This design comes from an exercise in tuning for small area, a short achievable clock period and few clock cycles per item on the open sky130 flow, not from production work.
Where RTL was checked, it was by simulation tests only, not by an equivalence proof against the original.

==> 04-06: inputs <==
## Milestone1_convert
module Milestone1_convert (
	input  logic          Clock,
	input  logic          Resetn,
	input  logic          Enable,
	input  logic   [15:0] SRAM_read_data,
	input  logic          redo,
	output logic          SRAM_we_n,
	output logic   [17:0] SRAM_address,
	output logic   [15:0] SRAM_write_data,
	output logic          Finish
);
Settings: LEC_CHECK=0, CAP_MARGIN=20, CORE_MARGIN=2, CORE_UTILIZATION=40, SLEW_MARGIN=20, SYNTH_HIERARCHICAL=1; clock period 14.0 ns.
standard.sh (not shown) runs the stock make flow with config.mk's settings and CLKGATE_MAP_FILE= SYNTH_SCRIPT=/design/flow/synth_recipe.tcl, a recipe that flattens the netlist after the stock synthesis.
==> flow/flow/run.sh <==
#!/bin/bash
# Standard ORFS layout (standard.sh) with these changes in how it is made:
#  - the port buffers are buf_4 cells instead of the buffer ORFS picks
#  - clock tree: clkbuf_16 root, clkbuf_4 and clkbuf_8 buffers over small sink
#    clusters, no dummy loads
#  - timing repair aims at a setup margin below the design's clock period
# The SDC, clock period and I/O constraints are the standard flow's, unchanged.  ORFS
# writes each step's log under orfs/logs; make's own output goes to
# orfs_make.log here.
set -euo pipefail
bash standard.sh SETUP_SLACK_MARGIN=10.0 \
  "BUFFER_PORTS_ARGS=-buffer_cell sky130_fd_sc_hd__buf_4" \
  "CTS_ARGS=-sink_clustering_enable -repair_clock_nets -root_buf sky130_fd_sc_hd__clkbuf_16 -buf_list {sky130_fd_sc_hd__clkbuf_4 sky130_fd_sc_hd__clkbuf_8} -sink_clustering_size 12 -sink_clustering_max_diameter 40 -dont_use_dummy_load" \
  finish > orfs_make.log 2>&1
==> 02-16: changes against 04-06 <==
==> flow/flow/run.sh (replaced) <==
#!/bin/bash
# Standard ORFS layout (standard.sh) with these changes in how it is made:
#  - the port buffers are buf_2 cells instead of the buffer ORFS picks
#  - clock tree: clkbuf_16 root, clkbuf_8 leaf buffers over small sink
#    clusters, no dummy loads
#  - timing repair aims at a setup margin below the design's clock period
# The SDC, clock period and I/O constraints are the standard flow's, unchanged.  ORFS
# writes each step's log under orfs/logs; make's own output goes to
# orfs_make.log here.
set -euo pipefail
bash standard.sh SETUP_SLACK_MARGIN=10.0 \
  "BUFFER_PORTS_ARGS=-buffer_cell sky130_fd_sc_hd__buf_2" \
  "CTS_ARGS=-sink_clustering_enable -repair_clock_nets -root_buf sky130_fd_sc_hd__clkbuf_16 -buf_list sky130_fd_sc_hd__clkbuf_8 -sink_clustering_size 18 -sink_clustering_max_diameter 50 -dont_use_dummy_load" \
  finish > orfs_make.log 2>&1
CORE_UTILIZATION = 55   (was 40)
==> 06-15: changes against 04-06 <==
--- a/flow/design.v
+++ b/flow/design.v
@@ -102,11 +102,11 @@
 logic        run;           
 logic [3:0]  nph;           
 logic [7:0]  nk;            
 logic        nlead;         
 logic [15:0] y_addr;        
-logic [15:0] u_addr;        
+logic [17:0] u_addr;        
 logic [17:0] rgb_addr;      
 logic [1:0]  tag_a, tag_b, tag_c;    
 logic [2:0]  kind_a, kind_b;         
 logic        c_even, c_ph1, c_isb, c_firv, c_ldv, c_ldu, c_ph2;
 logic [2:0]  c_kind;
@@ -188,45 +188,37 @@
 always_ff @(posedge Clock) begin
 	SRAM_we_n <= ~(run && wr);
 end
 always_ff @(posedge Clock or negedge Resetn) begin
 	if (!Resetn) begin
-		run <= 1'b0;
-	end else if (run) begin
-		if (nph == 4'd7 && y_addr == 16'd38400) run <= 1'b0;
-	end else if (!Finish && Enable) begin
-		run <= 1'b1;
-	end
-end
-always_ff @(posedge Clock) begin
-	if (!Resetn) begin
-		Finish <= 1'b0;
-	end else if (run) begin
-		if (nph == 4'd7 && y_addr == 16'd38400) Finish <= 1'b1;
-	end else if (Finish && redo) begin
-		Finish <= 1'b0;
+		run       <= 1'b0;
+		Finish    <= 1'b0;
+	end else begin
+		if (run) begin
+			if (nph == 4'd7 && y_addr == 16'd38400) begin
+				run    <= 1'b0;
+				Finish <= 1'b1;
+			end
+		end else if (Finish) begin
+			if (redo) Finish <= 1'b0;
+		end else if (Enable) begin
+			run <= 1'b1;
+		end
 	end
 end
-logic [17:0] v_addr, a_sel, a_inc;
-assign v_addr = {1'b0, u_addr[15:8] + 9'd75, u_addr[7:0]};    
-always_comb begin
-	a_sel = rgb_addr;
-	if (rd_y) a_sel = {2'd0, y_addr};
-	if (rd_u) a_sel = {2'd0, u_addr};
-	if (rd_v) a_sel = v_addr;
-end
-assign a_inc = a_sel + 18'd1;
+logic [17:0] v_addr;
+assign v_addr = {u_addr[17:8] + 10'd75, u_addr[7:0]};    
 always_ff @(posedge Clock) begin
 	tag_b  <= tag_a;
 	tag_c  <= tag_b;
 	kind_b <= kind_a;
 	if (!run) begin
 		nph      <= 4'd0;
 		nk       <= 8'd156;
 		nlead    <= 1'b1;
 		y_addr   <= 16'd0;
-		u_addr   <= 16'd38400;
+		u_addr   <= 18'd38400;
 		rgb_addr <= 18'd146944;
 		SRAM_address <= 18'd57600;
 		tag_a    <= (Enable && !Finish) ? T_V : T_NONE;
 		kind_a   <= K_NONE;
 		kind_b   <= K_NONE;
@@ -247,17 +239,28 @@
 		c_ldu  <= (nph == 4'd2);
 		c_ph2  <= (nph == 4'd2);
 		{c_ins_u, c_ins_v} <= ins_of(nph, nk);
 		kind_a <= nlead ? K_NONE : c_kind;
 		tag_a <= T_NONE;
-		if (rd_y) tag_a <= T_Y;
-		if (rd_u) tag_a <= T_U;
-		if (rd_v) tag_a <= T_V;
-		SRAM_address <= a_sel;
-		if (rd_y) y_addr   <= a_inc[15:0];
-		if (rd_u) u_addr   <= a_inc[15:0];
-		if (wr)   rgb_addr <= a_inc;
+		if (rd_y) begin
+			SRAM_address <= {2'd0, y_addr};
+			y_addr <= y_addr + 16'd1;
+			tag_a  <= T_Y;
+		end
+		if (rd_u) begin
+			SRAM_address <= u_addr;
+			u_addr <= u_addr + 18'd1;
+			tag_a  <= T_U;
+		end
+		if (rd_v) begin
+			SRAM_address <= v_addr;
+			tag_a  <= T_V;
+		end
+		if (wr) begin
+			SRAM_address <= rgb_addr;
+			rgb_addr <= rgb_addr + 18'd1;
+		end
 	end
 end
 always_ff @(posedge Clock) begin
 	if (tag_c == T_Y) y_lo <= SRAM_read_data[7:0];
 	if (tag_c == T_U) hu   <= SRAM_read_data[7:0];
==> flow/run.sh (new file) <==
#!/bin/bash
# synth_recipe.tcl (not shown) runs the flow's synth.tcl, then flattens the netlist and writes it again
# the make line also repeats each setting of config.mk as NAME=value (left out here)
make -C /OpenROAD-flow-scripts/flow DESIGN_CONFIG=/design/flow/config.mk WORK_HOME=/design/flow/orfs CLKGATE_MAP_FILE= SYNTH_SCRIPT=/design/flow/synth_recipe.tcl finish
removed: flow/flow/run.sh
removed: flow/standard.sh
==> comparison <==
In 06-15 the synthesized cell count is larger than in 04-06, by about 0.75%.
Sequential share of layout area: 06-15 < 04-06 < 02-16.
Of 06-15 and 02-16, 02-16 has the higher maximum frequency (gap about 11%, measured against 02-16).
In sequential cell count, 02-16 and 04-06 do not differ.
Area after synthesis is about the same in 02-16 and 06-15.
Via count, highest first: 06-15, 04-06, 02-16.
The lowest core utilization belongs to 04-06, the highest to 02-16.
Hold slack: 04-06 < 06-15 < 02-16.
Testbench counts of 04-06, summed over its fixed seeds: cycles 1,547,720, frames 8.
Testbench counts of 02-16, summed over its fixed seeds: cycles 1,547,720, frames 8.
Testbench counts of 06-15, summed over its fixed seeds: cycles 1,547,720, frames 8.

★ ★ ★

Task brief:
Output exactly the lines from the one with "The lowest core" through the final line of the listing above.

Response for this exercise:
The lowest core utilization belongs to 04-06, the highest to 02-16.
Hold slack: 04-06 < 06-15 < 02-16.
Testbench counts of 04-06, summed over its fixed seeds: cycles 1,547,720, frames 8.
Testbench counts of 02-16, summed over its fixed seeds: cycles 1,547,720, frames 8.
Testbench counts of 06-15, summed over its fixed seeds: cycles 1,547,720, frames 8.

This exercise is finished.